• EXERCISE INPUTS:
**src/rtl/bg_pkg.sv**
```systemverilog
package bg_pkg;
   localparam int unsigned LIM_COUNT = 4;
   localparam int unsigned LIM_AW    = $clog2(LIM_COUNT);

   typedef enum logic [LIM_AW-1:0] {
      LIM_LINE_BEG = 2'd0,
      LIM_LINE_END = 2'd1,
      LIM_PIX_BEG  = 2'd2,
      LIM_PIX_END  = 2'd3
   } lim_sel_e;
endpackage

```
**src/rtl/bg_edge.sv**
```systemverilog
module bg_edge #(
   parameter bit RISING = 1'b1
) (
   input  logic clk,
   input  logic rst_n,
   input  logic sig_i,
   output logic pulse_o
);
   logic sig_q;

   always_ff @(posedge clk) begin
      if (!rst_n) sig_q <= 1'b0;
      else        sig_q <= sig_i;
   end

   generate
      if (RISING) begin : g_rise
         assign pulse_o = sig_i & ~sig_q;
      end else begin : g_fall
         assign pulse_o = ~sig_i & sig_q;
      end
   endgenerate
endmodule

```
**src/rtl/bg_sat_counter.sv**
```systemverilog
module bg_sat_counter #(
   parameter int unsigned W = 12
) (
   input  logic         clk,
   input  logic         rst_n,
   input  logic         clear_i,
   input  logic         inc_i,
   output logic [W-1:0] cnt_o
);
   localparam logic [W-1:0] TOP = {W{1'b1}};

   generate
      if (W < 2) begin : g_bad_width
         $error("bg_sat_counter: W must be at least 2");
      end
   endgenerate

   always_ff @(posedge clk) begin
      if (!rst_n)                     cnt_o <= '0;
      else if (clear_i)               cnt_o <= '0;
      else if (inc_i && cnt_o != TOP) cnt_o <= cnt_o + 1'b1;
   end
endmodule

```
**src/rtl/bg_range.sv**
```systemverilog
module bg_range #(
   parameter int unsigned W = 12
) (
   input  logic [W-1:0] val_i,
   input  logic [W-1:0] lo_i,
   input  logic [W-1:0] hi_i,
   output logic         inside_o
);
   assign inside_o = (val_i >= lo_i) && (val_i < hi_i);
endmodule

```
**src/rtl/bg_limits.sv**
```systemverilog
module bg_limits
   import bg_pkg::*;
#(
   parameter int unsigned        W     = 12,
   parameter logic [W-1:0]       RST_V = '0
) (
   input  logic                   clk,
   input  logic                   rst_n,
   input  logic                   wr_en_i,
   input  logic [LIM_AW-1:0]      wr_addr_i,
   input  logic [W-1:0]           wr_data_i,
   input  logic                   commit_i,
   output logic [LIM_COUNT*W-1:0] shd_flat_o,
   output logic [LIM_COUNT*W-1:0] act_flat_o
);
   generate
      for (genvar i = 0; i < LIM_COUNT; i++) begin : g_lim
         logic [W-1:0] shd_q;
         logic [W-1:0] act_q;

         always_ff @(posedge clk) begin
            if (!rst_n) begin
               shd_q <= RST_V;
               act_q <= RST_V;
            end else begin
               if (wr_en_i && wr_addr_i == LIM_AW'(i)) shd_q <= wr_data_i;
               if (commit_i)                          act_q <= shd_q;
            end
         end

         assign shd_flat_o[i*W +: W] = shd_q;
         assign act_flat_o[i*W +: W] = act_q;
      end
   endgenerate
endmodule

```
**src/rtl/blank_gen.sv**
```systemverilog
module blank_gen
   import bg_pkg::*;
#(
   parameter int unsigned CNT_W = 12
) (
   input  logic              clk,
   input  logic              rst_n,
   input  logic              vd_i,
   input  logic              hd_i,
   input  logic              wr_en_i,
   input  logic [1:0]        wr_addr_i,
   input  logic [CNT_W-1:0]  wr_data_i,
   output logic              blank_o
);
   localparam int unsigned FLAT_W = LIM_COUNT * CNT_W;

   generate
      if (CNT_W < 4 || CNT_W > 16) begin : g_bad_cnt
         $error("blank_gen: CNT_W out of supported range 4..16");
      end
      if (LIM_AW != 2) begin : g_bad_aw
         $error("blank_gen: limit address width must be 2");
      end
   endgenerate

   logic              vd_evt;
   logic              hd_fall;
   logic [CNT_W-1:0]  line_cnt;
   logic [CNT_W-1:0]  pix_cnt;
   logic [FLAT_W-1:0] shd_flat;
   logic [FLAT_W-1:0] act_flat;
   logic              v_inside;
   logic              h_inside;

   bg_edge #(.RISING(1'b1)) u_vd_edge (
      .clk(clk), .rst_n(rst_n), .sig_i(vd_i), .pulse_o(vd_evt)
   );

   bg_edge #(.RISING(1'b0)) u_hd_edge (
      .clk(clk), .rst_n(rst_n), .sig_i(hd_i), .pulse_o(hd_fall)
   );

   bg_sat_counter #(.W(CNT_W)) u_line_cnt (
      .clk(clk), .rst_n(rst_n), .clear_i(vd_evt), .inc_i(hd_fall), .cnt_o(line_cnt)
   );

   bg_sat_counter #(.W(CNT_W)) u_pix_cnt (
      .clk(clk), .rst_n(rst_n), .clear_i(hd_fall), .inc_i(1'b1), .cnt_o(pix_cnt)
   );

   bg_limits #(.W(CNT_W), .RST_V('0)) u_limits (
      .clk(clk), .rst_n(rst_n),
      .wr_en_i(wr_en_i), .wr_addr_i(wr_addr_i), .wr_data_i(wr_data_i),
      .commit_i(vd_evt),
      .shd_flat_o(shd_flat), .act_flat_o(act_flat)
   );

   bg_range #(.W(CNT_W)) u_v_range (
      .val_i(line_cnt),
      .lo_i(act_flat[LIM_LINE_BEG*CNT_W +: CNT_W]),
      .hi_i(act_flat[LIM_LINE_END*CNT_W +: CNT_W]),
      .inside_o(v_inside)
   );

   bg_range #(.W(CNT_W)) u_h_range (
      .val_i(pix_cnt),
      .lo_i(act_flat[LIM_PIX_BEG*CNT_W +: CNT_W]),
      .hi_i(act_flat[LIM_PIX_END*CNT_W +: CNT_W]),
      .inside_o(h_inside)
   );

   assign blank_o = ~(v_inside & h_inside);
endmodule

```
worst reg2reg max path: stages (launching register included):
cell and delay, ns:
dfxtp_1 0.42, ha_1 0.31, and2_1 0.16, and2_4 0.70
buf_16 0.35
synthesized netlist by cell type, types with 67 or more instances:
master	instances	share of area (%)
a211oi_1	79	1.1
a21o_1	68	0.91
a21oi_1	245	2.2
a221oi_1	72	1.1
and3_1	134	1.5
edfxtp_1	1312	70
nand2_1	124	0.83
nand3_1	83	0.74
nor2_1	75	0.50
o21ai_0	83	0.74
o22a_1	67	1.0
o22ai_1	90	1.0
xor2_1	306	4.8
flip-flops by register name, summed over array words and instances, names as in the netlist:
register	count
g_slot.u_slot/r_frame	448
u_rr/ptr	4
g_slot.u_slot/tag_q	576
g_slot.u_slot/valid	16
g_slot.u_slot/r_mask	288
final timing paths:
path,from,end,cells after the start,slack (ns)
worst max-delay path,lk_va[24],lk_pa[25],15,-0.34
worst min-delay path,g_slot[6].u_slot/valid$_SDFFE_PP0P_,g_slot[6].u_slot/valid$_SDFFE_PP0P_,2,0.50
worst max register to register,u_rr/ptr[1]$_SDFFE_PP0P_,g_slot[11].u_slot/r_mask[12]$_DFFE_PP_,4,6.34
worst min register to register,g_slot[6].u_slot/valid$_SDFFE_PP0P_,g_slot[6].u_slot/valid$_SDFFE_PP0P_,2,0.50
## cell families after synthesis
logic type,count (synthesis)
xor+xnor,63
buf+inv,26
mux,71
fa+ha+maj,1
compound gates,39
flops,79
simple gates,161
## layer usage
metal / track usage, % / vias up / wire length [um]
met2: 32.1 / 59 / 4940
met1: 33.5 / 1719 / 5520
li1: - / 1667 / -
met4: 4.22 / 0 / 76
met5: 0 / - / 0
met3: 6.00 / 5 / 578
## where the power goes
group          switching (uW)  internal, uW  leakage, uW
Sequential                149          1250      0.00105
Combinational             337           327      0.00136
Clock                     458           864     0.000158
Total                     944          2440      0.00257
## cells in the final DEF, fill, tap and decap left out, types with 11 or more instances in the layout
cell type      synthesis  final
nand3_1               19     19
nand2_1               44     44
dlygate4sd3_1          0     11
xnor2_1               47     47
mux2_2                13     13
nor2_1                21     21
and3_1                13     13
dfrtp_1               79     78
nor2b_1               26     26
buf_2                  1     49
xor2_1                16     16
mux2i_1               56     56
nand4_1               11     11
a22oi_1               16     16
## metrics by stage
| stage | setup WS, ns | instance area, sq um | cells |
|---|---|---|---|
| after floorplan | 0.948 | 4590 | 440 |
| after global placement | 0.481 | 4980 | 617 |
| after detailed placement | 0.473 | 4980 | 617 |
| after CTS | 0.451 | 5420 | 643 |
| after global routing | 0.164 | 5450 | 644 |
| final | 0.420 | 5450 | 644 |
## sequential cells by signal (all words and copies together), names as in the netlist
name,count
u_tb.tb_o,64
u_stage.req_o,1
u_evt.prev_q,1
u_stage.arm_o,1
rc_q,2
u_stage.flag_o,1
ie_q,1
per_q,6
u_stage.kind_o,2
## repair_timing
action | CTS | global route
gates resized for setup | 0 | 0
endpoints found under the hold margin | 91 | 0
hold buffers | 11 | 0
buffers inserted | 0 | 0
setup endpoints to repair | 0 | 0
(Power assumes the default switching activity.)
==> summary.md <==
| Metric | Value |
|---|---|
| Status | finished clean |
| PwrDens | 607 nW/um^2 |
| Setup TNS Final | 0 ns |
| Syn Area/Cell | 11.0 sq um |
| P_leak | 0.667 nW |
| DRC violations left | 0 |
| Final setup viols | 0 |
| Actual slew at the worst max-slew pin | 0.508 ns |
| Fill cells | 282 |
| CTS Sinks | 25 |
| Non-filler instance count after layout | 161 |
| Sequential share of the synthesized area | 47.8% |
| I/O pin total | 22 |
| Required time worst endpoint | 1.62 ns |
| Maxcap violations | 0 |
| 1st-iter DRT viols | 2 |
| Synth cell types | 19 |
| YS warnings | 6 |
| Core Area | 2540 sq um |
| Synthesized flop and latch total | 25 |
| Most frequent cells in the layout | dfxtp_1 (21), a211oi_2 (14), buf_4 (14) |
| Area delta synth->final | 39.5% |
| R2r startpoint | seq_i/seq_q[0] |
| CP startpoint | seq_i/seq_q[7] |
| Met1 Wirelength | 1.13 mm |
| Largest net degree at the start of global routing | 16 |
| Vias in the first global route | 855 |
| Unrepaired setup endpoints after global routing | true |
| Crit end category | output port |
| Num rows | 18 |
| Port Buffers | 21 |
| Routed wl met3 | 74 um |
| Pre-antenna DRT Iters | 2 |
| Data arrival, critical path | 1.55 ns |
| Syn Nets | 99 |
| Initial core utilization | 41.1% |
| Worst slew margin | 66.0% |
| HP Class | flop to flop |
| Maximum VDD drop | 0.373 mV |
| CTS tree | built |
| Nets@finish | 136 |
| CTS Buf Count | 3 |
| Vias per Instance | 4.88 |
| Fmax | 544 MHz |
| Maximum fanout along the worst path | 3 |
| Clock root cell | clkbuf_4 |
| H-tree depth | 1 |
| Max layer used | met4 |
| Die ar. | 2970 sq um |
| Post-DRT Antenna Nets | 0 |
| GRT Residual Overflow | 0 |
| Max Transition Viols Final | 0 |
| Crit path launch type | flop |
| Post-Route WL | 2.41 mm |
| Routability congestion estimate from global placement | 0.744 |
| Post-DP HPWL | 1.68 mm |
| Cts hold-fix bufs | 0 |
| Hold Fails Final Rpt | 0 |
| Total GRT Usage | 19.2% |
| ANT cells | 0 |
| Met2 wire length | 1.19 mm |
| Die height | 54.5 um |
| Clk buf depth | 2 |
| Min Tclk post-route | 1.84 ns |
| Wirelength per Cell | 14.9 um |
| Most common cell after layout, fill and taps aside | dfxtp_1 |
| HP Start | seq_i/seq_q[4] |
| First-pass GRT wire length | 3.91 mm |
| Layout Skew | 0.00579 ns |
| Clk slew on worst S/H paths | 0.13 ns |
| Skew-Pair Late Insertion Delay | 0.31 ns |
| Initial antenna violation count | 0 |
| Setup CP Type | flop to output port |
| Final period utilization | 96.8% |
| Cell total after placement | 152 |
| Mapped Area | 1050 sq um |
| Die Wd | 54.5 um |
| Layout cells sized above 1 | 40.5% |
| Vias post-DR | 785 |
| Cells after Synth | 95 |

• WORK ITEM: Look through the listing above and copy each line where the string "startpoint" occurs.

• FINISHED EXERCISE:
| R2r startpoint | seq_i/seq_q[0] |
| CP startpoint | seq_i/seq_q[7] |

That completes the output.